The QRT® 250 Heel Scanner is an ultrasound
based device designed to quantitatively assess the calcaneus (heel bone) at a location which is primarily trabecular (~90-96 percent). The calcaneus
bone mass has been measured with x-rays for years and shown to be an excellent
proxy for fracture risk. The QRT® 250 makes each radiation-free
measurement in about a second, with a reproducibility of 3.1 percent. The QRT® 250 Heel
Scanner—with its extremely low cost and excellent precision—should
allow for much wider diagnosis and detection of individuals at risk of osteoporotic
fracture.
The QRT® 250 is a through-transmission system
that uses two circular single element transducers, operating at 1.5 MHz.
The system is designed to measure the calcaneus at a position that depends
on the length of the foot, and the transducers are translated to adapt to
variations in foot (and calcaneus) size (U.S.
and China Patents).
The QRT® 250 incorporates CyberLogic's Net Time
Delay (NTD) technology (U.S.,China and India
Patents).
The NTD parameter has been shown to be an excellent proxy for bone mass;
see for example the papers located at our Website "A
Portable Real-Time Ultrasonic Bone Densitometer" and "Ultrasound
Simulation in Bone".
These papers describe simulation data as well as clinical data obtained with
two earlier versions of the QRT® 250.
Using CyberLogic's software package for ultrasound simulation (Wave3000™),
we have shown how the NTD technology enables the bone mass, as represented
by bone volume fraction, to be accurately estimated.
For example, the figure below shows a 3D micro-CT image of
a core of a calcaneus.

Thirty (30) such images served in a study of ultrasound propagation
using 3D simulations (Wave3000, CyberLogic, Inc.). The simulated
received waveforms were processed to obtain the NTD associated with each
calcaneal image, and plotted versus the BMD. The BMD was computed directly
from the 3D micro-CT image, using an assumed constant tissue density (of
1.85 g.cm-3). As may be seen, there is excellent correspondence between the
NTD and BMD in this simulation study (this data has an R-squared value of
0.98).

A clinical study was also carried out with an early handheld
version of the QRT® 250. Briefly, eighty-five (85) female
adult subjects were ultrasonically interrogated and also measured with dual-energy
x-ray absorptiometry (GE/Lunar PIXI bone densitometer) at the heel (below).

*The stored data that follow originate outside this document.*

Background: an optimization exercise with open tools, aiming at small area. Do not read the settings as production practice.
The RTL was checked by simulation tests, not by an equivalence proof against the original design.
Power is estimated from default activity; no workload was simulated.

$ cat flow/design.v
`default_nettype none
module crack_sched #(
    parameter int NENG = 2
) (
    input  logic                clk,
    input  logic                rst_n,
    input  logic                en,
    output logic                rdy,
    output logic [23:0]         key,
    output logic                key_valid,
    output logic [7:0]          ct_addr,
    input  logic [7:0]          ct_rddata,
    output logic [NENG-1:0]     eng_en,
    input  logic [NENG-1:0]     eng_rdy,
    input  logic [24*NENG-1:0]  eng_key,
    input  logic [NENG-1:0]     eng_key_valid,
    input  logic [8*NENG-1:0]   eng_ct_addr,
    output logic [8*NENG-1:0]   eng_ct_rddata
);
    typedef enum logic [2:0] {
        IDLE   = 3'b000,
        COPY   = 3'b001,
        LAUNCH = 3'b011,
        PULSE  = 3'b010,
        RUN1   = 3'b110,
        RUN    = 3'b111
    } state_t;
    state_t            state_q, state_d;
    logic [7:0]        cnt_q, cnt_d;
    logic [7:0]        len_q;
    logic              last_q, last_d;
    logic [NENG-1:0]   done_q, done_d;
    logic [23:0]       key_q, key_d;
    logic              key_valid_q, key_valid_d;
    logic [255:0][7:0] ring_q;
    logic [7:0]        rd_q [NENG];
    logic              copy, first, second;
    logic [7:0]        len_eff;
    logic [NENG-1:0]   done_now;
    logic [NENG-1:0]   hit;
    logic [23:0]       key_sel;
    always_comb begin
        copy     = (state_q == COPY);
        first    = copy && (cnt_q == 8'd0);
        second   = copy && (cnt_q == 8'd1) && !last_q;
        len_eff  = second ? ct_rddata : len_q;
        done_now = done_q | eng_rdy;
        hit      = done_now & eng_key_valid;
        key_sel  = '0;
        for (int i = NENG - 1; i >= 0; i--) begin
            if (hit[i]) key_sel = eng_key[24*i +: 24];
        end
        state_d     = state_q;
        cnt_d       = cnt_q + 8'd1;
        last_d      = 1'b0;
        done_d      = '0;
        key_d       = key_q;
        key_valid_d = key_valid_q;
        case (state_q)
            IDLE: begin
                if (en) begin
                    state_d = COPY;
                    cnt_d   = 8'd0;
                end
            end
            COPY: begin
                if (last_q || (second && len_eff == 8'd0)) begin
                    state_d = LAUNCH;
                end
                if (!first && !last_q && (cnt_q == len_eff || len_eff == 8'd0)) begin
                    cnt_d = cnt_q;
                end
                last_d = !first && !last_q && (cnt_q == len_eff);
            end
            LAUNCH: begin
                if (&eng_rdy) state_d = PULSE;
            end
            PULSE: begin
                state_d = RUN1;
            end
            RUN1: begin
                state_d = RUN;
            end
            RUN: begin
                done_d      = done_now;
                key_d       = key_sel;
                key_valid_d = |hit;
                if (|hit || &done_now) state_d = IDLE;
            end
            default: state_d = IDLE;
        endcase
    end
    always_ff @(posedge clk) begin
        cnt_q  <= cnt_d;
        len_q  <= len_eff;
        last_q <= last_d;
        done_q <= done_d;
        ring_q <= {ring_q[254:0], copy ? ct_rddata : ring_q[255]};
    end
    generate
        for (genvar g = 0; g < NENG; g++) begin : g_rd_port
            logic [7:0]  pos;
            logic [15:0] lo, hi;
            logic [7:0]  rd;
            assign pos = cnt_q + ~eng_ct_addr[8*g +: 8];
            assign lo  = 16'd1 << pos[3:0];
            assign hi  = 16'd1 << pos[7:4];
            for (genvar b = 0; b < 8; b++) begin : g_bit
                logic [255:0] col;
                for (genvar j = 0; j < 256; j++) begin : g_col
                    assign col[j] = ring_q[j][b];
                end
                crack_sched_col u_col (.lo(lo), .hi(hi), .d(col), .y(rd[b]));
            end
            always_ff @(posedge clk) rd_q[g] <= rd;
            assign eng_ct_rddata[8*g +: 8] = rd_q[g];
        end
    endgenerate
    always_ff @(posedge clk or negedge rst_n) begin
        if (!rst_n) begin
            state_q     <= IDLE;
            key_q       <= '0;
            key_valid_q <= 1'b0;
        end else begin
            state_q     <= state_d;
            key_q       <= key_d;
            key_valid_q <= key_valid_d;
        end
    end
    assign rdy       = (state_q == IDLE);
    assign key       = key_q;
    assign key_valid = key_valid_q;
    assign ct_addr   = cnt_q;
    assign eng_en    = {NENG{state_q == PULSE}};
endmodule
module crack_sched_col (
    input  logic [15:0]  lo,
    input  logic [15:0]  hi,
    input  logic [255:0] d,
    output logic         y
);
    logic [15:0] yn;
    for (genvar g = 0; g < 16; g++) begin : g_grp
        crack_sched_grp u_grp (.lo(lo), .hi(hi[g]), .d(d[16*g +: 16]), .yn(yn[g]));
    end
    assign y = ~&yn;
endmodule
module crack_sched_grp (
    input  logic [15:0] lo,
    input  logic        hi,
    input  logic [15:0] d,
    output logic        yn
);
    logic [5:0] xn;
    for (genvar k = 0; k < 5; k++) begin : g_aoi
        crack_sched_aoi222 u_aoi (
            .a0(d[3*k]),   .b0(lo[3*k]),
            .a1(d[3*k+1]), .b1(lo[3*k+1]),
            .a2(d[3*k+2]), .b2(lo[3*k+2]),
            .y(xn[k])
        );
    end
    assign xn[5] = ~(d[15] & lo[15]);
    assign yn = ~(hi & ~&xn);
endmodule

A linear multivariate regression (using age and NTD as independent
variables) was used to determine an estimate of bone mass at the heel. The
relationship between the ultrasound-based estimate of heel BMD and actual
(DXA-determined) BMD is shown below, and demonstrates a linear correlation
of 0.88 (P<0.001).
This correlation is higher than presently FDA-approved ultrasound bone assessment
devices, which have a correlation under R=0.8.

QRT® 250 Heel Scanner is an investigational device. Limited
by US Federal law to investigational use.